The initial target date for ground breaking on the visitors’ side of Wayne Hobbs Stadium is set for October 2019 with the proposed grand opening projected for August 2020. While the expansive project would include all the amenities and rival some of the top football facilities in the state, booster club member Chuck Boggs emphasized that the project will serve much more than just the Raider football team.


“A multi-purpose community building is what we plan to build,” he said. “I think that’s huge. It’s not necessarily a football entity only type deal. Something that size can be used for graduation ceremonies, proms or community events. You can put a ton of stuff in there. It’s going to bring a great sense of pride not only for the football program and the school but for the community and the county.”


Boggs and his team at ACE, LLC SOLAR worked with Richland head football coach Nick Patterson on the designs for the project and what key features needed to be included to service the football team as well as the baseball, softball and soccer programs, which do not have restrooms or locker room facilities outside of the school. The plans include a 66-yard artificial turf field that will be regulation width. Weight rooms, locker rooms and restrooms will also be included in the multi-level facility that incorporates the natural slope on the northeast side of the school’s campus. The 35,000-plus square foot facility will also include VIP viewing rooms, broadcast booths, coaches’ offices and a roof top viewing area.


Patterson and the booster club drew inspiration from multiple sources but noted that while there are other campuses that may have many of the features of the new field house spread across multiple buildings, they are not aware of any high school facility in Tennessee that incorporates them all into one building the way this project intends.


Other potential uses of the new facility would include Fellowship of Christian Athletes camps, indoor 7-on-7’s, weight lifting competitions and community concerts.
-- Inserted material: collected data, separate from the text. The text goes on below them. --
File: src/rtl/ones_count_pkg.sv
// Shared constants and types for the ones counter / ones pattern serializer pair.
package ones_count_pkg;

  localparam int FRAME_LEN = 15;
  localparam int CNT_W     = 4;
  localparam int IDX_W     = 4;

  localparam logic MODE_PACKED = 1'b0;
  localparam logic MODE_SPREAD = 1'b1;

  // Frame length at accumulator-sum width, and index of the final frame bit.
  localparam logic [CNT_W:0]   FRAME_LEN_S = 5'd15;
  localparam logic [IDX_W-1:0] LAST_IDX    = 4'd14;

  typedef enum logic {IDLE, SEND} state_t;

endpackage

File: src/rtl/ones_pattern_gen.sv
// Combinational bit generator: decides the frame bit at position idx and the
// next distribution accumulator value.
module ones_pattern_gen
  import ones_count_pkg::*;
(
  input  logic [CNT_W-1:0] count,
  input  logic             mode,
  input  logic [IDX_W-1:0] idx,
  input  logic [CNT_W-1:0] acc,
  output logic             bit_out,
  output logic [CNT_W-1:0] acc_next
);

  logic [CNT_W:0] sum;
  logic [CNT_W:0] wrapped;

  // Packed: ones occupy the low indices. Spread: Bresenham-style accumulator,
  // acc stays in 0..14 because sum never exceeds 14 + 15.
  always_comb begin
    sum      = {1'b0, acc} + {1'b0, count};
    wrapped  = sum - FRAME_LEN_S;
    bit_out  = 1'b0;
    acc_next = acc;
    if (mode == MODE_SPREAD) begin
      bit_out  = (sum >= FRAME_LEN_S);
      acc_next = bit_out ? wrapped[CNT_W-1:0] : sum[CNT_W-1:0];
    end else begin
      bit_out  = (idx < count);
    end
  end

endmodule

File: src/rtl/ones_pattern_serializer.sv
// Serializes a 15-bit frame holding exactly in_count ones, packed or spread,
// and republishes each completed frame in parallel on frame_out.
module ones_pattern_serializer
  import ones_count_pkg::*;
(
  input  logic                 clk,
  input  logic                 rst_n,
  input  logic                 in_valid,
  input  logic [CNT_W-1:0]     in_count,
  input  logic                 in_mode,
  output logic                 in_ready,
  output logic                 ser_valid,
  input  logic                 ser_ready,
  output logic                 ser_bit,
  output logic                 ser_first,
  output logic                 ser_last,
  output logic                 frame_done,
  output logic [FRAME_LEN-1:0] frame_out
);

  state_t               state, state_nxt;
  logic [CNT_W-1:0]     count_q;
  logic                 mode_q;
  logic [IDX_W-1:0]     idx;
  logic [CNT_W-1:0]     acc;
  logic [CNT_W-1:0]     acc_nxt;
  logic [FRAME_LEN-1:0] shadow;
  logic                 gen_bit;
  logic                 at_last;
  logic                 beat;
  logic                 last_beat;
  logic                 accept;

  ones_pattern_gen u_gen (
    .count    (count_q),
    .mode     (mode_q),
    .idx      (idx),
    .acc      (acc),
    .bit_out  (gen_bit),
    .acc_next (acc_nxt)
  );

  assign at_last   = (idx == LAST_IDX);
  assign beat      = ser_valid & ser_ready;
  assign last_beat = beat & at_last;
  assign accept    = in_valid & in_ready;

  // Serial outputs decode registered state only; ser_ready never reaches ser_bit.
  assign ser_bit   = ser_valid & gen_bit;
  assign ser_first = ser_valid & (idx == '0);
  assign ser_last  = ser_valid & at_last;

  // State register.
  always_ff @(posedge clk or negedge rst_n) begin
    if (!rst_n) state <= IDLE;
    else        state <= state_nxt;
  end

  // Next state and handshake; the final beat may chain straight into a new frame.
  always_comb begin
    state_nxt = state;
    in_ready  = 1'b0;
    ser_valid = 1'b0;
    case (state)
      IDLE: begin
        in_ready = 1'b1;
        if (in_valid) state_nxt = SEND;
      end
      SEND: begin
        ser_valid = 1'b1;
        in_ready  = ser_ready & at_last;
        if (last_beat) state_nxt = in_valid ? SEND : IDLE;
      end
      default: state_nxt = IDLE;
    endcase
  end

  // Request capture and per-beat index / accumulator advance.
  always_ff @(posedge clk or negedge rst_n) begin
    if (!rst_n) begin
      count_q <= '0;
      mode_q  <= MODE_PACKED;
      idx     <= '0;
      acc     <= '0;
    end else if (accept) begin
      count_q <= in_count;
      mode_q  <= in_mode;
      idx     <= '0;
      acc     <= '0;
    end else if (beat) begin
      idx     <= idx + 1'b1;
      acc     <= acc_nxt;
    end
  end

  // Frame shadow collects accepted bits; the final beat publishes the whole frame.
  always_ff @(posedge clk or negedge rst_n) begin
    if (!rst_n) begin
      shadow     <= '0;
      frame_out  <= '0;
      frame_done <= 1'b0;
    end else begin
      frame_done <= last_beat;
      if (beat)      shadow[idx] <= gen_bit;
      if (last_beat) frame_out   <= {gen_bit, shadow[FRAME_LEN-2:0]};
    end
  end

endmodule
File: config.mk
export PLATFORM = sky130hd
export DESIGN_NAME = ones_pattern_serializer
export DESIGN_NICKNAME = d
export VERILOG_FILES = /design/src/rtl/ones_count_pkg.sv /design/src/rtl/ones_pattern_gen.sv /design/src/rtl/ones_pattern_serializer.sv
export SDC_FILE = /design/constraint.sdc
export NUM_CORES = 1
export LEC_CHECK = 0
export ABC_CLOCK_PERIOD_IN_PS = 3400
export CAP_MARGIN = 30
export CORE_AREA = 2 2 99 82
export DETAILED_ROUTE_END_ITERATION = 10
export DIE_AREA = 0 0 101 84
export HOLD_SLACK_MARGIN = 0.08
export PLACE_DENSITY = 0.55
export SLEW_MARGIN = 20
export SYNTH_ARGS = -nofsm -noshare
export SYNTH_HDL_FRONTEND = slang
export SYNTH_SLANG_ARGS = --single-unit
File: constraint.sdc
create_clock -name clk -period 3.4 [get_ports clk]
set_clock_uncertainty 0.05 [all_clocks]
set_input_delay 0.68 -clock clk [delete_from_list [all_inputs] [get_ports clk]]
set_output_delay 0.68 -clock clk [all_outputs]
set_load 0.02 [all_outputs]
## After elaboration in Yosys (flattened, before gate mapping)

Index checks and enable logic that the tools add are counted.

| word-level totals | value |
|---|---|
| input bits | 9 |
| output and inout port bits | 21 |
| register bits | 45 |

| operators by class | value |
|---|---|
| reduce and logical (&&, ||, !) cells | 5 |
| order comparisons | 4 |
| equality and inequality tests | 1 |
| multiplexer cells | 15 |
| bitwise operators | 8 |
| $add $sub $neg | 3 |

Operators by type and width:

| kind | number |
|---|---|
| 2-to-1 mux 4 bit | 6 |
| bitwise mux 15 bit | 1 |
| bitwise AND 1 bit | 7 |
| adder 4 x 4 -> 5 bit | 1 |
| >= comparator 5 x 4 -> 1 bit (second input constant) | 1 |
| < comparator 4 x 5 -> 1 bit (second input constant) | 1 |
| 2-to-1 mux 1 bit | 5 |
| adder 4 x 1 -> 4 bit (second input constant) | 1 |
| demux 1 bit (select 4 bit) | 1 |
| == test 4 bit (second input constant) | 1 |
| >= comparator 4 x 1 -> 1 bit (second input constant) | 1 |
| zero test 4 bit | 1 |
| < comparator 4 bit | 1 |
| one-hot mux 1 bit (2 select lines) | 2 |
| nonzero test 2 bit | 2 |
| subtractor 4 bit (second input constant) | 1 |
| AND reduction 2 bit | 1 |
| logical AND 1 bit | 1 |
| NOT 1 bit | 1 |

## Logic depth before layout (Yosys ltp)

| depth | value |
|---|---|
| word-level depth | 6 |
| depth in mapped cells | 10 |

## Hierarchy

From an unflattened synthesis, not the netlist that was laid out.

| unflattened totals | value |
|---|---|
| cells, all modules | 198 |
| area, all modules | 2304.7 um^2 |

By module, submodules not included:

| module | cells each | area each (um^2) | seq. area each (um^2) | times used |
|---|---|---|---|---|
| ones_pattern_serializer | 151 | 1924.3 | 1101.1 | 1 |
| ones_pattern_gen | 47 | 380.4 | 0.0 | 1 |

## Worst setup path after synthesis

OpenSTA, ideal clock, no wires.

| timing | value |
|---|---|
| path kind | flip-flop to output port |
| from | reg count_q[0] |
| to | out ser_bit |
| path buffers | 0 |
| arrival | 2.322 ns |
| cell stages (with the launch flop) | 10 |
| required time | 2.670 ns |
| slack | 0.348 ns |
| cells stage by stage | dfrtp_1 > ha_1 > inv_1 > fa_1 > inv_1 > ha_1 > a21oi_1 > o41ai_4 > nand2_2 > a21boi_1 |

| on the way | value |
|---|---|
| cells in the longest elaborated chain, start to end | 4 |

Ends and longest elaborated chain:

| what | RTL line | RTL |
|---|---|---|
| start, declared | ones_pattern_serializer.sv:22 | `logic [CNT_W-1:0] count_q;` |
| start signal, assigned | ones_pattern_serializer.sv:86 | `count_q <= in_count;` |
| adder 4 x 4 -> 5 bit | ones_pattern_gen.sv:20 | `sum = {1'b0, acc} + {1'b0, count};` |
| >= comparator 5 x 4 -> 1 bit | ones_pattern_gen.sv:25 | `bit_out = (sum >= FRAME_LEN_S);` |
| 2-to-1 mux 1 bit (*) | ones_pattern_gen.sv:24 | `if (mode == MODE_SPREAD) begin` |
| bitwise AND 1 bit (*) | ones_pattern_serializer.sv:49 | `assign ser_bit = ser_valid & gen_bit;` |
| end, declared | ones_pattern_serializer.sv:14 | `output logic ser_bit,` |

Mark *: on every way between the ends. The rest lies on a longest branch, timed or not.

## Final worst setup path

Same ends and word-level chain as after synthesis.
Patterson added that the ability for football, soccer, baseball, softball and band to practice indoors during inclement weather and to reduce the wear and tear on game fields are also key advantages.


James summed up the project as not only an investment in Richland athletics but in the school and the community as a whole.


“When you have successful sports programs, which this should enhance all of our sports programs with the facility, the kids will be proud of what they’re doing,” he said. “It helps to increase the winning percentages. Whenever you have winning, successful football teams, your school morale is much higher. When school morale is higher, your overall school, the quality of the grades, the quality of the work being put out increases.”


The booster club has plans to help raise the remaining amount for the facility, and Patterson wants to emphasize that one of the most important aspects of the project is that it is not seeking to push the financial burden onto the school board or the taxpayers.


“The great thing is we’re not asking for county resources to build,” Patterson said. “It’s entirely privately funded or will be. We won’t need the school board to match us or anything like that or raise taxpayer money to build this or anything like this.”